Voting Season in Ontario

It's voting season in Ontario. For the benefit of my American readers, what this means is that volunteers (or employees?) of the government (and I'm not clear if it is the provincial or federal government) go from door to door writing down the personal information of the eligible voting public. This strikes me as being rather disturbing, but of course most people will excuse this as nothing more than an important safeguard against voter fraud.

In reality (in my opinion) it is the election itself that is somewhat fraudulent. Each Ontarian is asked to vote for the candidate who best represents their own personal views. The problem is that no one much cares what the candidates' views are. The candidates' views are irrelevant. What is relevant is the party to which the candidates belong. One Liberal, or Conservative, or Green, or Whatever does not appreciably differ from the others. Theoretically, they do, but the reality is that party members always vote the same way in Parliament. This is not a matter of opinion or perception, it is the reality of it. While it may be true that a particular Conservative may hold a slightly different viewpoint on, oh, let's say business licensing, than another Conservative, when voting in Parliament, the party risks "control" if their individual MPs vote according to their individual beliefs.

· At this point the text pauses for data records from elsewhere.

--- src/rtl/mac_acc_seq.sv ---
// Job sequencer for the 4-lane accumulator block: captures a job command, loads the
// block through its reset, gates operand beats into it and hands the frozen result downstream.
module mac_acc_seq #(
  parameter int MAC_CONF_WIDTH = 4,
  parameter int MAC_MIN_WIDTH  = 8,
  parameter int MAC_ACC_WIDTH  = 32,
  parameter int LEN_WIDTH      = 16
) (
  input  logic                                    clk,
  input  logic                                    rst,
  input  logic                                    cmd_valid,
  output logic                                    cmd_ready,
  input  logic [1:0]                              cmd_mode,
  input  logic [LEN_WIDTH-1:0]                    cmd_len,
  input  logic [4*MAC_ACC_WIDTH-1:0]              cmd_init,
  input  logic                                    op_valid,
  output logic                                    op_ready,
  output logic                                    blk_rst,
  output logic                                    blk_en,
  output logic [4*MAC_ACC_WIDTH+MAC_CONF_WIDTH-1:0] blk_cfg,
  output logic                                    res_valid,
  input  logic                                    res_ready,
  output logic                                    busy,
  output logic [15:0]                             job_cnt
);

  if (MAC_ACC_WIDTH < MAC_MIN_WIDTH || MAC_CONF_WIDTH < 4) begin : g_bad_params
    $error("mac_acc_seq: lane width below minimum or config field too narrow");
  end

  typedef enum logic [1:0] {IDLE, LOAD, RUN, DONE} state_t;

  state_t               state;
  state_t               next_state;
  logic [LEN_WIDTH-1:0] cnt;
  logic                 accept;
  logic                 beat;
  logic                 cmd_ready_d;
  logic                 op_ready_d;
  logic                 blk_rst_d;
  logic                 res_valid_d;

  assign accept = cmd_valid & cmd_ready;
  assign beat   = op_valid & op_ready;
  assign blk_en = beat;
  assign busy   = (state != IDLE);

  // Handshake outputs are registered from the next state so they are glitch-free
  always_ff @(posedge clk or negedge rst) begin
    if (!rst) begin
      state     <= IDLE;
      cmd_ready <= 1'b0;
      op_ready  <= 1'b0;
      blk_rst   <= 1'b1;
      res_valid <= 1'b0;
    end else begin
      state     <= next_state;
      cmd_ready <= cmd_ready_d;
      op_ready  <= op_ready_d;
      blk_rst   <= blk_rst_d;
      res_valid <= res_valid_d;
    end
  end

  always_comb begin
    next_state = state;
    unique case (state)
      IDLE: if (accept) next_state = LOAD;
      LOAD: next_state = (cnt == '0) ? DONE : RUN;
      RUN:  if (beat && cnt == LEN_WIDTH'(1)) next_state = DONE;
      DONE: if (res_ready) next_state = IDLE;
      default: next_state = IDLE;
    endcase
  end

  always_comb begin
    cmd_ready_d = (next_state == IDLE);
    op_ready_d  = (next_state == RUN);
    blk_rst_d   = (next_state == LOAD);
    res_valid_d = (next_state == DONE);
  end

  // Accumulate path is always selected; the cfg word is held until the next accept
  always_ff @(posedge clk or negedge rst) begin
    if (!rst) begin
      blk_cfg <= '0;
      cnt     <= '0;
      job_cnt <= '0;
    end else begin
      if (accept) begin
        blk_cfg <= {cmd_init, {(MAC_CONF_WIDTH-3){1'b0}}, 1'b1, cmd_mode};
        cnt     <= cmd_len;
      end else if (beat) begin
        cnt <= cnt - LEN_WIDTH'(1);
      end
      if (state == DONE && res_ready) job_cnt <= job_cnt + 16'd1;
    end
  end

endmodule
File: src/rtl/pl_pkg.sv
// ---------------------------------------------------------------------------
// pl_pkg
//   Shared definitions for the pipeline stage registers.
//   - Control field layout (bit positions inside the CTRL payload).
//   - Default decode->execute datapath width.
//   - Bubble encoding for the control field.
//   - Slot operation enum used between pl_stage_buf and pl_stage_slot.
//   - pack_ctrl helper to build a CTRL word from its named fields.
// ---------------------------------------------------------------------------
package pl_pkg;

  // Decode->execute payload: 7 x 32-bit words (operands, PCs, immediate, ...)
  localparam int DE_DATA_W = 224;

  // Control field layout, LSB first
  localparam int CTRL_JUMP_LSB       = 0;
  localparam int CTRL_JALR_LSB       = 1;
  localparam int CTRL_BRANCH_LSB     = 2;
  localparam int CTRL_REGWRITE_LSB   = 3;
  localparam int CTRL_ALU_SRC_LSB    = 4;
  localparam int CTRL_ALU_CTRL_LSB   = 5;
  localparam int CTRL_ALU_CTRL_W     = 4;
  localparam int CTRL_RESULT_SRC_LSB = 9;
  localparam int CTRL_RESULT_SRC_W   = 2;
  localparam int CTRL_W              = 11;

  // An all-zero control word is a bubble: no writeback, no branch, no jump
  localparam logic [CTRL_W-1:0] CTRL_BUBBLE = '0;

  // What a storage slot does on the next clock edge
  typedef enum logic [1:0] {
    SLOT_HOLD   = 2'd0,
    SLOT_LOAD   = 2'd1,
    SLOT_BUBBLE = 2'd2,
    SLOT_CLEAR  = 2'd3
  } slot_op_e;

  // Named view of the control word (field order matches the bit layout)
  typedef struct packed {
    logic [CTRL_RESULT_SRC_W-1:0] result_src;
    logic [CTRL_ALU_CTRL_W-1:0]   alu_ctrl;
    logic                         alu_src;
    logic                         regwrite;
    logic                         branch;
    logic                         jalr;
    logic                         jump;
  } ctrl_t;

  // Build a control word from named fields using the layout constants
  function automatic logic [CTRL_W-1:0] pack_ctrl(input ctrl_t c);
    logic [CTRL_W-1:0] w;
    w = CTRL_BUBBLE;
    w[CTRL_JUMP_LSB]     = c.jump;
    w[CTRL_JALR_LSB]     = c.jalr;
    w[CTRL_BRANCH_LSB]   = c.branch;
    w[CTRL_REGWRITE_LSB] = c.regwrite;
    w[CTRL_ALU_SRC_LSB]  = c.alu_src;
    w[CTRL_ALU_CTRL_LSB +: CTRL_ALU_CTRL_W]     = c.alu_ctrl;
    w[CTRL_RESULT_SRC_LSB +: CTRL_RESULT_SRC_W] = c.result_src;
    return w;
  endfunction

endpackage
### src/rtl/therm_decode.sv
// Thermometer decoder: population count plus a canonical-form check.
module therm_decode
    import ffsr_pkg::*;
#(
    parameter int unsigned INPUT_SIZE = 8,
    parameter int unsigned CNT_W      = $clog2(INPUT_SIZE + 1)
) (
    input  logic [INPUT_SIZE-1:0] therm,
    output logic [CNT_W-1:0]      cnt,
    output logic                  therm_err
);

    logic [MAX_W-1:0] wide;
    int unsigned      pop;

    // Count ones and flag any pattern that is not contiguous ones from the LSB.
    always_comb begin
        wide      = MAX_W'(therm);
        pop       = therm_popcount(wide);
        cnt       = CNT_W'(pop);
        therm_err = (wide != cnt_to_therm(pop));
    end

endmodule
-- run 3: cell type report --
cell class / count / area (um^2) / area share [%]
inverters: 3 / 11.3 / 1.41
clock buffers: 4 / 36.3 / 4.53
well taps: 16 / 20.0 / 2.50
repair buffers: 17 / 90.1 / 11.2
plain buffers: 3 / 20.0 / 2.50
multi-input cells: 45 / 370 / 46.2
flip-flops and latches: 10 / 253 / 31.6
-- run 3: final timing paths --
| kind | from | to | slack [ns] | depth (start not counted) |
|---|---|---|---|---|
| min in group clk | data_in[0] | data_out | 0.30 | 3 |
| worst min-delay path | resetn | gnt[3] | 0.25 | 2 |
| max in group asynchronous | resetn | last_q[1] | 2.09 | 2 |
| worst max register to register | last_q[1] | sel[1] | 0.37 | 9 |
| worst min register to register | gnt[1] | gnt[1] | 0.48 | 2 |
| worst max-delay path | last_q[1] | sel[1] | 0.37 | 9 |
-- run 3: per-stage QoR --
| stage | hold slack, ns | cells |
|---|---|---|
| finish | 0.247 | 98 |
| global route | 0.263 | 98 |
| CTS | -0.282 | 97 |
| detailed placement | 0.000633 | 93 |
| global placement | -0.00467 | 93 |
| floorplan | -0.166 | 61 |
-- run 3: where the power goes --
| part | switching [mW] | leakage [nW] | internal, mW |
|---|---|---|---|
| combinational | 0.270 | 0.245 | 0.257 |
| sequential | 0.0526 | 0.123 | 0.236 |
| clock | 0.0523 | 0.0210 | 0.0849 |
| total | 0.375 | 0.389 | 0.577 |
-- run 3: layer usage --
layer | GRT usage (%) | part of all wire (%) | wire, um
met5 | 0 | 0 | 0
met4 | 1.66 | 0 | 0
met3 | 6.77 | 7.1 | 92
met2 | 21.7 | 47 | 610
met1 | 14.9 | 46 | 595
`config.mk`:
```
export PLATFORM = sky130hd
export DESIGN_NAME = ctrl_seq
export DESIGN_NICKNAME = d
export VERILOG_FILES = /design/src/rtl/ctrl_seq.sv
export SDC_FILE = /design/constraint.sdc
export NUM_CORES = 1
export LEC_CHECK = 0
export ABC_CLOCK_PERIOD_IN_PS = 4100
export BUFFER_PORTS_ARGS = -buffer_cell sky130_fd_sc_hd__buf_2
export CAP_MARGIN = 20
export CORE_MARGIN = 2
export CORE_UTILIZATION = 55
export CTS_CLUSTER_SIZE = 40
export DETAILED_ROUTE_END_ITERATION = 16
export GPL_TIMING_DRIVEN = 0
export PLACE_DENSITY = 0.84
export SYNTH_ARGS = -nofsm -noshare
export SYNTH_HDL_FRONTEND = slang
export SYNTH_SLANG_ARGS = --single-unit
```
`constraint.sdc`:
```
create_clock -name Clk -period 4.1 [get_ports Clk]
set_input_delay 0 -clock Clk [delete_from_list [all_inputs] [get_ports Clk]]
set_output_delay 0 -clock Clk [all_outputs]
set_load 0.05 [all_outputs]
```
File: src/rtl/pll_lock_sequencer.sv
// rtl/pll_lock_sequencer.sv - PLL enable/areset sequencing, lock qualification and c0 reset release
// Runs on the board reference clock; the PLL lock input is resynchronised before use.
module pll_lock_sequencer #(
    parameter int RESET_CYCLES = 16,
    parameter int LOCK_TIMEOUT = 100000,
    parameter int LOCK_STABLE  = 1024,
    parameter int MAX_RETRIES  = 3,
    parameter int CNT_W        = 20
) (
    input  logic       i_clk,
    input  logic       i_rst,
    input  logic       i_pll_locked,
    input  logic       i_restart,
    output logic       o_pll_ena,
    output logic       o_pll_areset,
    output logic       o_sys_rst,
    output logic       o_lock_ok,
    output logic       o_fault,
    output logic [7:0] o_retry_cnt,
    output logic [2:0] o_state
);

    typedef enum logic [2:0] {
        ST_IDLE  = 3'd0,
        ST_ARST  = 3'd1,
        ST_WAIT  = 3'd2,
        ST_STAB  = 3'd3,
        ST_RUN   = 3'd4,
        ST_FAULT = 3'd5
    } state_t;

    localparam logic [CNT_W-1:0] CNT_ONE      = CNT_W'(1);
    localparam logic [CNT_W-1:0] ARST_LAST    = CNT_W'(RESET_CYCLES - 1);
    localparam logic [CNT_W-1:0] TIMEOUT_LAST = CNT_W'(LOCK_TIMEOUT - 1);
    localparam logic [CNT_W-1:0] STABLE_N     = CNT_W'(LOCK_STABLE);
    localparam logic [7:0]       MAX_R        = 8'(MAX_RETRIES);

    state_t           state_q, state_d;
    logic [CNT_W-1:0] cnt_q, cnt_d;
    logic [CNT_W-1:0] stab_q, stab_d;
    logic [7:0]       retry_q, retry_d;
    logic             lk_meta_q, lk_meta_d;
    logic             lk_s_q, lk_s_d;
    logic             pll_ena_q, pll_ena_d;
    logic             pll_areset_q, pll_areset_d;
    logic             sys_rst_q, sys_rst_d;
    logic             lock_ok_q, lock_ok_d;
    logic             fault_q, fault_d;
    logic             fail;
    logic [7:0]       retry_inc;

    assign retry_inc = retry_q + 8'd1;

    always_ff @(posedge i_clk) begin
        if (i_rst) begin
            state_q      <= ST_IDLE;
            cnt_q        <= '0;
            stab_q       <= '0;
            retry_q      <= '0;
            lk_meta_q    <= 1'b0;
            lk_s_q       <= 1'b0;
            pll_ena_q    <= 1'b0;
            pll_areset_q <= 1'b1;
            sys_rst_q    <= 1'b1;
            lock_ok_q    <= 1'b0;
            fault_q      <= 1'b0;
        end else begin
            state_q      <= state_d;
            cnt_q        <= cnt_d;
            stab_q       <= stab_d;
            retry_q      <= retry_d;
            lk_meta_q    <= lk_meta_d;
            lk_s_q       <= lk_s_d;
            pll_ena_q    <= pll_ena_d;
            pll_areset_q <= pll_areset_d;
            sys_rst_q    <= sys_rst_d;
            lock_ok_q    <= lock_ok_d;
            fault_q      <= fault_d;
        end
    end

    always_comb begin
        state_d   = state_q;
        cnt_d     = cnt_q;
        stab_d    = stab_q;
        retry_d   = retry_q;
        fail      = 1'b0;
        lk_meta_d = i_pll_locked;
        lk_s_d    = lk_meta_q;
        case (state_q)
            ST_IDLE: begin
                state_d = ST_ARST;
                cnt_d   = '0;
            end
            ST_ARST: begin
                if (cnt_q >= ARST_LAST) begin
                    state_d = ST_WAIT;
                    cnt_d   = '0;
                    stab_d  = '0;
                end else begin
                    cnt_d = cnt_q + CNT_ONE;
                end
            end
            // WAIT and STAB share one deadline; the stable count is zero in WAIT
            ST_WAIT, ST_STAB: begin
                if (cnt_q >= TIMEOUT_LAST) begin
                    fail = 1'b1;
                end else begin
                    cnt_d = cnt_q + CNT_ONE;
                    if (!lk_s_q) begin
                        state_d = ST_WAIT;
                        stab_d  = '0;
                    end else if (stab_q + CNT_ONE >= STABLE_N) begin
                        state_d = ST_RUN;
                        stab_d  = '0;
                        cnt_d   = '0;
                        retry_d = '0;
                    end else begin
                        state_d = ST_STAB;
                        stab_d  = stab_q + CNT_ONE;
                    end
                end
            end
            ST_RUN: begin
                if (!lk_s_q) begin
                    state_d = ST_ARST;
                    cnt_d   = '0;
                end
            end
            ST_FAULT: ;
            default: state_d = ST_IDLE;
        endcase

        if (fail) begin
            cnt_d  = '0;
            stab_d = '0;
            if (retry_inc >= MAX_R) begin
                state_d = ST_FAULT;
                retry_d = MAX_R;
            end else begin
                state_d = ST_ARST;
                retry_d = retry_inc;
            end
        end

        if (i_restart) begin
            state_d = ST_ARST;
            cnt_d   = '0;
            stab_d  = '0;
            retry_d = '0;
        end
    end

    // Outputs decode the next state so they change on the same edge as the state
    always_comb begin
        pll_ena_d    = 1'b1;
        pll_areset_d = (state_d == ST_IDLE) || (state_d == ST_ARST) || (state_d == ST_FAULT);
        sys_rst_d    = (state_d != ST_RUN);
        lock_ok_d    = (state_d == ST_RUN);
        fault_d      = (state_d == ST_FAULT);
    end

    assign o_pll_ena    = pll_ena_q;
    assign o_pll_areset = pll_areset_q;
    assign o_sys_rst    = sys_rst_q;
    assign o_lock_ok    = lock_ok_q;
    assign o_fault      = fault_q;
    assign o_retry_cnt  = retry_q;
    assign o_state      = state_q;

endmodule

In this respect, Parliamentary systems differ crucially from Congressional systems. In Congress, congresspeople vote according to their individual beliefs, which tend to align with a particular party. In Parliament, what the leader of the party says, goes for the entire body of MPs for that party.

Given that fact, as I look around at every street corner in the city, I have to ask: What is the point of all these political signs? Everyone in Ontario is going to vote for the party of their choice, and they already know who the parties are. There may be some benefit to a very new or very small party to advertise, in case some voters are unaware of the party. Specific signs for specific candidates, however, are completely unnecessary.

This is particularly ironic in the case of the Ontario Green Party, papering the province with political billboards that deplete valuable natural resources, fill our swelling landfills, and further contribute to water, air, and land pollution and deforestation.